Мяса я не ел – не мог. И было обидно, что не могу как следует наесться – такой «рубон» нечасто бывает».[7]

Не знаю, так ли было всё на самом деле, но здесь чувствительная душа видна вполне. А вместе с тем, удивительным образом, с этой «высокой» эмоцией соединяются ощущения подростка, которые не может наесться вдоволь. Тем более, мяса! Но переживания – важнее желудка… Кстати, не эта ли особенность организма приведёт молодого Шукшина к тяжелой язве?

Процитируем ещё одно описание летнего труда из цикла «Из детских лет Ивана Попова»:

«Мы жнём с Сашкой Кречетовым. Сашка старше, ему лет 15–16, он сидит «на машине» – на жнейке (у нас говорили – жатка). Я – гусевым. Гусевым – это вот что: в жнейку впрягалась тройка, пара коней по бокам дышла (водила или водилины), а один, на длинной постромке, впереди, и на нем-то в седле сидел обычно парнишка моих лет, направляя пару тягловых – и, стало быть, машину – точно по срезу жнивья.

Оглушительно, с лязгом, звонко стрекочет машина, машет добела отполированными крыльями (когда смотришь на жнейку издали, кажется, кто-то заблудился в высокой ржи и зовёт руками к себе); сзади стоячей полосой остаётся висеть золотисто-серая пыль. Едешь, и на тебя все время наплывает сухой, горячий запах спелого зерна, соломы, нагретой травы и пыли – прошлый след, хоть давешняя золотистая полоса и осела, и сзади поднимается и остается неподвижно висеть новая.

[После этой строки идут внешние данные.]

### config.mk
export PLATFORM = sky130hd
export DESIGN_NAME = centroid_div_seq
export DESIGN_NICKNAME = d
export VERILOG_FILES = /design/src/rtl/centroid_div_seq.sv
export SDC_FILE = /design/constraint.sdc
export NUM_CORES = 1
export LEC_CHECK = 0
export CORE_MARGIN = 1.5
export CORE_UTILIZATION = 52
export CTS_CLUSTER_DIAMETER = 60
export CTS_CLUSTER_SIZE = 12
export DETAILED_ROUTE_END_ITERATION = 10
export MAX_ROUTING_LAYER = met4
export PLACE_DENSITY = 0.85
export RECOVER_POWER = 50
export SLEW_MARGIN = 20
export SYNTH_ARGS = -nofsm -noshare
export SYNTH_HDL_FRONTEND = slang
export SYNTH_SLANG_ARGS = --single-unit
### constraint.sdc
create_clock -name clk_in -period 4 [get_ports clk_in]
set_clock_uncertainty 0.2 [all_clocks]
set_input_delay 0.8 -clock clk_in [delete_from_list [all_inputs] [get_ports clk_in]]
set_output_delay 0.8 -clock clk_in [all_outputs]
set_load 0.1 [all_outputs]
===== src/rtl/intctl.sv =====
// -----------------------------------------------------------------------------
// intctl -- interrupt controller feeding the sequencer's single INTRQ input.
//
// Collects NLINES asynchronous interrupt sources and turns them into one
// registered request plus a vector. Each line gets a synchroniser, edge or
// level capture, an enable bit and a fixed priority (line 0 highest). The
// sequencer acknowledges with a one-cycle ACK, which latches the winning
// vector. It ends the service routine with a one-cycle EOI.
//
// Optional build macro: INTCTL_NEST_EN
//   defined   : in-service register plus priority mask. Only a strictly
//               higher-priority line may interrupt a line that is in service.
//               EOI retires the highest-priority in-service line.
//   undefined : no in-service register. o_inserv reads 0 and i_eoi is ignored.
//               Nesting is left to the sequencer's own interrupt-enable bit.
//
// Ports
//   i_clk        system clock, rising edge
//   i_rst_n      asynchronous active-low reset
//   i_irq_in     raw interrupt sources, active-high, asynchronous
//   i_en_we      enable register write strobe
//   i_en_wd      enable register write data
//   i_ack        sequencer acknowledge pulse (latches vector)
//   i_eoi        sequencer end-of-interrupt pulse
//   o_intrq      registered interrupt request to the sequencer
//   o_vector     {spurious, line[2:0]} latched at ACK
//   o_pending    pending register (status)
//   o_inserv     in-service register (status)
// -----------------------------------------------------------------------------
module intctl #(
    parameter int          NLINES      = 8,
    parameter int          SYNC_STAGES = 2,
    parameter logic [7:0]  EDGE_LINES  = 8'hFF
) (
    input  logic              i_clk,
    input  logic              i_rst_n,
    input  logic [NLINES-1:0] i_irq_in,
    input  logic              i_en_we,
    input  logic [NLINES-1:0] i_en_wd,
    input  logic              i_ack,
    input  logic              i_eoi,
    output logic              o_intrq,
    output logic [3:0]        o_vector,
    output logic [NLINES-1:0] o_pending,
    output logic [NLINES-1:0] o_inserv
);

    localparam logic [NLINES-1:0] EDGE_MASK    = EDGE_LINES[NLINES-1:0];
    localparam logic [3:0]        VEC_SPURIOUS = 4'b1000;

    // Synchroniser chain: r_sync[0] faces the pins, the last stage is "s".
    logic [NLINES-1:0] r_sync [SYNC_STAGES];

    logic [NLINES-1:0] r_prev;
    logic [NLINES-1:0] r_pending;
    logic [NLINES-1:0] r_enable;
    logic              r_intrq;
    logic [3:0]        r_vector;

    logic [NLINES-1:0] w_s;
    logic [NLINES-1:0] w_rise;
    logic [NLINES-1:0] w_inserv;
    logic [NLINES-1:0] w_eligible;
    logic [NLINES-1:0] w_win_oh;
    logic [2:0]        w_win_idx;
    logic              w_any;
    logic              w_take;
    logic [NLINES-1:0] w_pending_nxt;

    // -------------------------------------------------------------------------
    // Input synchronisers
    // -------------------------------------------------------------------------
    always_ff @(posedge i_clk or negedge i_rst_n) begin
        if (!i_rst_n) begin
            for (int k = 0; k < SYNC_STAGES; k++) begin
                r_sync[k] <= '0;
            end
        end else begin
            r_sync[0] <= i_irq_in;
            for (int k = 1; k < SYNC_STAGES; k++) begin
                r_sync[k] <= r_sync[k-1];
            end
        end
    end

    assign w_s    = r_sync[SYNC_STAGES-1];
    assign w_rise = w_s & ~r_prev;

    // -------------------------------------------------------------------------
    // Eligibility: an in-service line masks itself and every lower-priority
    // line. Without nesting support w_inserv is constant zero, so this reduces
    // to pending & enable.
    // -------------------------------------------------------------------------
    always_comb begin
        logic v_blocked;
        v_blocked  = 1'b0;
        w_eligible = '0;
        for (int i = 0; i < NLINES; i++) begin
            v_blocked     = v_blocked | w_inserv[i];
            w_eligible[i] = r_pending[i] & r_enable[i] & ~v_blocked;
        end
    end

    // Fixed priority: scan from the top so the lowest eligible index wins.
    always_comb begin
        w_win_idx = '0;
        w_win_oh  = '0;
        for (int i = NLINES - 1; i >= 0; i--) begin
            if (w_eligible[i]) begin
                w_win_idx   = 3'(i);
                w_win_oh    = '0;
                w_win_oh[i] = 1'b1;
            end
        end
    end

    assign w_any  = |w_eligible;
    assign w_take = i_ack & w_any;

    // Edge lines hold until acknowledged. A fresh edge in the ACK cycle keeps
    // the bit set so that the edge is not lost. Level lines simply follow s.
    always_comb begin
        w_pending_nxt = r_pending;
        for (int i = 0; i < NLINES; i++) begin
            if (EDGE_MASK[i]) begin
                w_pending_nxt[i] = (r_pending[i] & ~(w_take & w_win_oh[i])) | w_rise[i];
            end else begin
                w_pending_nxt[i] = w_s[i];
            end
        end
    end

    // -------------------------------------------------------------------------
    // Main state
    // -------------------------------------------------------------------------
    always_ff @(posedge i_clk or negedge i_rst_n) begin
        if (!i_rst_n) begin
            r_prev    <= '0;
            r_pending <= '0;
            r_enable  <= '0;
            r_intrq   <= 1'b0;
            r_vector  <= VEC_SPURIOUS;
        end else begin
            r_prev    <= w_s;
            r_pending <= w_pending_nxt;
            if (i_en_we) begin
                r_enable <= i_en_wd;
            end
            // The request drops for one cycle after ACK so that the sequencer
            // never sees a stale request from the line it just took.
            r_intrq <= w_any & ~i_ack;
            if (i_ack) begin
                // A withdrawn request still gets a vector, marked spurious.
                r_vector <= w_any ? {1'b0, w_win_idx} : VEC_SPURIOUS;
            end
        end
    end

    // -------------------------------------------------------------------------
    // In-service tracking
    // -------------------------------------------------------------------------
`ifdef INTCTL_NEST_EN
    logic [NLINES-1:0] r_inserv;
    logic [NLINES-1:0] w_eoi_clr;

    // EOI retires the lowest set bit. That bit is the most recently nested
    // and highest-priority routine. x & (~x + 1) isolates it.
    assign w_eoi_clr = i_eoi ? (r_inserv & (~r_inserv + NLINES'(1))) : '0;

    // A winner always has a lower index than every in-service bit, so the set
    // and clear below never collide on the same bit.
    always_ff @(posedge i_clk or negedge i_rst_n) begin
        if (!i_rst_n) begin
            r_inserv <= '0;
        end else begin
            r_inserv <= (r_inserv & ~w_eoi_clr) | (w_take ? w_win_oh : '0);
        end
    end

    assign w_inserv = r_inserv;
`else
    logic w_unused;
    assign w_unused = i_eoi;
    assign w_inserv = '0;
`endif

    assign o_intrq   = r_intrq;
    assign o_vector  = r_vector;
    assign o_pending = r_pending;
    assign o_inserv  = w_inserv;

endmodule
### src/rtl/sdram_cmd_arbiter.sv
// sdram_cmd_arbiter
//   Owns the SDRAM command/address bus. Shares it between the write engine and
//   the read engine (one grant at a time) and schedules periodic AUTO REFRESH:
//   when the refresh timer expires, auto_refresh is raised so the granted
//   engine drains. Once nothing is granted, the arbiter itself issues
//   PRECHARGE-ALL, waits T_RP, issues AUTO REFRESH, then waits T_RFC.
//
// Ports
//   clk, rst              clock, synchronous active-high reset
//   init_done             SDRAM power-up sequence complete
//   wr_req / rd_req       engine has pending work
//   wr_enable / rd_enable grant to the engine
//   wr_idle / rd_idle     engine idle status
//   wr_/rd_command, _address, _bank   engine bus outputs
//   wr_data_mask          write engine DQM
//   auto_refresh          refresh pending (to both engines)
//   sd_command/address/bank/data_mask registered bus (1 cycle latency)
//   refresh_missed        1-cycle pulse: timer expired while still pending
//
// Configuration
//   SDRAM_ARB_RR_EN  defined: ties between wr_req and rd_req go to the engine
//                    not granted last (first tie goes to write).
//                    undefined: write always wins ties.
//
// Command encoding is {RAS_n, CAS_n, WE_n}.

module sdram_cmd_arbiter #(
    parameter int REFRESH_INTERVAL = 1560,
    parameter int T_RP             = 2,
    parameter int T_RFC            = 7
) (
    input  logic        clk,
    input  logic        rst,
    input  logic        init_done,
    input  logic        wr_req,
    input  logic        rd_req,
    output logic        wr_enable,
    output logic        rd_enable,
    input  logic        wr_idle,
    input  logic        rd_idle,
    input  logic [2:0]  wr_command,
    input  logic [2:0]  rd_command,
    input  logic [11:0] wr_address,
    input  logic [11:0] rd_address,
    input  logic [1:0]  wr_bank,
    input  logic [1:0]  rd_bank,
    input  logic [1:0]  wr_data_mask,
    output logic        auto_refresh,
    output logic [2:0]  sd_command,
    output logic [11:0] sd_address,
    output logic [1:0]  sd_bank,
    output logic [1:0]  sd_data_mask,
    output logic        refresh_missed
);

    localparam logic [2:0] CMD_NOP = 3'b111;
    localparam logic [2:0] CMD_PRE = 3'b010;
    localparam logic [2:0] CMD_REF = 3'b001;

    localparam int TW   = $clog2(REFRESH_INTERVAL + 1);
    localparam int DMAX = (T_RP > T_RFC) ? T_RP : T_RFC;
    localparam int DW   = $clog2(DMAX + 1);
    localparam logic [TW-1:0] TIMER_RELOAD = TW'(REFRESH_INTERVAL - 1);

    typedef enum logic [2:0] {
        S_INIT_WAIT,
        S_IDLE,
        S_GRANT_WR,
        S_GRANT_RD,
        S_REF_PRE,
        S_REF_CMD
    } state_t;

    state_t          state_reg, state_next;
    logic [DW-1:0]   delay_reg, delay_next;
    logic [TW-1:0]   timer_reg, timer_next;
    logic            pending_reg, pending_next;
    logic            missed_reg, missed_next;
    logic            wr_enable_reg, wr_enable_next;
    logic            rd_enable_reg, rd_enable_next;
    logic            grant_long_reg, grant_long_next;  // enable already high >= 1 cycle
    logic [2:0]      cmd_reg, cmd_next;
    logic [11:0]     addr_reg, addr_next;
    logic [1:0]      bank_reg, bank_next;
    logic [1:0]      mask_reg, mask_next;
    logic            issue_ref;
    logic            pick_wr;

`ifdef SDRAM_ARB_RR_EN
    // 1 = write was granted last; resets to read so the first tie goes to write.
    logic last_grant_wr_reg;
    always_ff @(posedge clk) begin
        if (rst) begin
            last_grant_wr_reg <= 1'b0;
        end else if (state_reg == S_IDLE && state_next == S_GRANT_WR) begin
            last_grant_wr_reg <= 1'b1;
        end else if (state_reg == S_IDLE && state_next == S_GRANT_RD) begin
            last_grant_wr_reg <= 1'b0;
        end
    end
    assign pick_wr = wr_req && (!rd_req || !last_grant_wr_reg);
`else
    assign pick_wr = wr_req;
`endif

    // Refresh timer: runs once init_done is high. An expiry while a refresh is
    // still outstanding is reported but not queued.
    always_comb begin
        timer_next   = timer_reg;
        pending_next = pending_reg;
        missed_next  = 1'b0;
        if (issue_ref) begin
            pending_next = 1'b0;
        end
        if (init_done) begin
            if (timer_reg == '0) begin
                timer_next   = TIMER_RELOAD;
                missed_next  = pending_reg && !issue_ref;
                pending_next = 1'b1;
            end else begin
                timer_next = timer_reg - 1'b1;
            end
        end
    end

    always_comb begin
        state_next      = state_reg;
        delay_next      = delay_reg;
        wr_enable_next  = wr_enable_reg;
        rd_enable_next  = rd_enable_reg;
        grant_long_next = grant_long_reg;
        cmd_next        = CMD_NOP;
        addr_next       = '0;
        bank_next       = '0;
        mask_next       = '0;
        issue_ref       = 1'b0;
        case (state_reg)
            S_INIT_WAIT: begin
                if (init_done) begin
                    state_next = S_IDLE;
                end
            end
            S_IDLE: begin
                if (pending_reg) begin
                    state_next = S_REF_PRE;
                    cmd_next   = CMD_PRE;
                    addr_next  = 12'h400;
                    delay_next = DW'(T_RP);
                end else if (pick_wr) begin
                    state_next      = S_GRANT_WR;
                    wr_enable_next  = 1'b1;
                    grant_long_next = 1'b0;
                end else if (rd_req) begin
                    state_next      = S_GRANT_RD;
                    rd_enable_next  = 1'b1;
                    grant_long_next = 1'b0;
                end
            end
            S_GRANT_WR: begin
                // Engine outputs pass through for the whole grant, including
                // the drain phase after enable drops (TERM/PRE from the engine).
                cmd_next  = wr_command;
                addr_next = wr_address;
                bank_next = wr_bank;
                mask_next = wr_data_mask;
                if (wr_enable_reg) begin
                    grant_long_next = 1'b1;
                    if (grant_long_reg && (pending_reg || !wr_req)) begin
                        wr_enable_next = 1'b0;
                    end
                end else if (wr_idle) begin
                    if (pending_reg) begin
                        state_next = S_REF_PRE;
                        cmd_next   = CMD_PRE;
                        addr_next  = 12'h400;
                        bank_next  = '0;
                        mask_next  = '0;
                        delay_next = DW'(T_RP);
                    end else begin
                        state_next = S_IDLE;
                    end
                end
            end
            S_GRANT_RD: begin
                cmd_next  = rd_command;
                addr_next = rd_address;
                bank_next = rd_bank;
                if (rd_enable_reg) begin
                    grant_long_next = 1'b1;
                    if (grant_long_reg && (pending_reg || !rd_req)) begin
                        rd_enable_next = 1'b0;
                    end
                end else if (rd_idle) begin
                    if (pending_reg) begin
                        state_next = S_REF_PRE;
                        cmd_next   = CMD_PRE;
                        addr_next  = 12'h400;
                        bank_next  = '0;
                        delay_next = DW'(T_RP);
                    end else begin
                        state_next = S_IDLE;
                    end
                end
            end
            S_REF_PRE: begin
                if (delay_reg != '0) begin
                    delay_next = delay_reg - 1'b1;
                end else begin
                    cmd_next   = CMD_REF;
                    issue_ref  = 1'b1;
                    delay_next = DW'(T_RFC);
                    state_next = S_REF_CMD;
                end
            end
            S_REF_CMD: begin
                if (delay_reg != '0) begin
                    delay_next = delay_reg - 1'b1;
                end else begin
                    state_next = S_IDLE;
                end
            end
            default: begin
                state_next = S_INIT_WAIT;
            end
        endcase
    end

    always_ff @(posedge clk) begin
        if (rst) begin
            state_reg      <= S_INIT_WAIT;
            delay_reg      <= '0;
            timer_reg      <= TIMER_RELOAD;
            pending_reg    <= 1'b0;
            missed_reg     <= 1'b0;
            wr_enable_reg  <= 1'b0;
            rd_enable_reg  <= 1'b0;
            grant_long_reg <= 1'b0;
            cmd_reg        <= CMD_NOP;
            addr_reg       <= '0;
            bank_reg       <= '0;
            mask_reg       <= '0;
        end else begin
            state_reg      <= state_next;
            delay_reg      <= delay_next;
            timer_reg      <= timer_next;
            pending_reg    <= pending_next;
            missed_reg     <= missed_next;
            wr_enable_reg  <= wr_enable_next;
            rd_enable_reg  <= rd_enable_next;
            grant_long_reg <= grant_long_next;
            cmd_reg        <= cmd_next;
            addr_reg       <= addr_next;
            bank_reg       <= bank_next;
            mask_reg       <= mask_next;
        end
    end

    assign wr_enable      = wr_enable_reg;
    assign rd_enable      = rd_enable_reg;
    assign auto_refresh   = pending_reg;
    assign refresh_missed = missed_reg;
    assign sd_command     = cmd_reg;
    assign sd_address     = addr_reg;
    assign sd_bank        = bank_reg;
    assign sd_data_mask   = mask_reg;

endmodule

Жара жарой, но еще смертельно хочется спать: встали чуть свет, а время к обеду. Я то и дело засыпаю в седле, и тогда не приученный к этой работе мерин сворачивает в хлеб – сбивает стеблями ржи паутов с ног».

 

Е.П.: Но надо понимать, что Василий в юном возрасте не вкалывал до изнеможения с утра до ночи, а подрабатывал лишь летом. Как это делали и делают все дети всех времён и народов, при капитализме ли, при социализме ли. Городские – курьерами, например, деревенские – в поле. Я тоже лет до десяти ошивался около продовольственного магазина, где меня тётки за копейки нанимали играть роль «ребёнка» (с ребёнком тётке давали сахара в два раза больше нормы). Паспорт получил – грузчиком подрабатывал на макаронной фабрике. И не от хорошей жизни. Тяжелая, надо сказать, была работа.

 

М.Г.: Пожалуй, более важными были другие эпизоды детства – например, ночная рыбалка, про которую автобиографический герой Шукшина вспоминает очень охотно, причём – как о первом именно мужском деле:

«Как нравилось мне, каким взрослым, несколько удручённым заботами о семье мужиком я себя чувствовал, когда собирались вверх «с ночёвой». Надо было не забыть спички, соль, ножик, топор… В носу лодки свалены сети, невод, фуфайки. Есть хлеб, картошка, котелок. Есть ружьё и тугой, тяжелый патронташ.

– Ну всё?

– Всё вроде…

– Давайте, а то поздно уже. Надо еще с ночёвкой устроиться. Берись!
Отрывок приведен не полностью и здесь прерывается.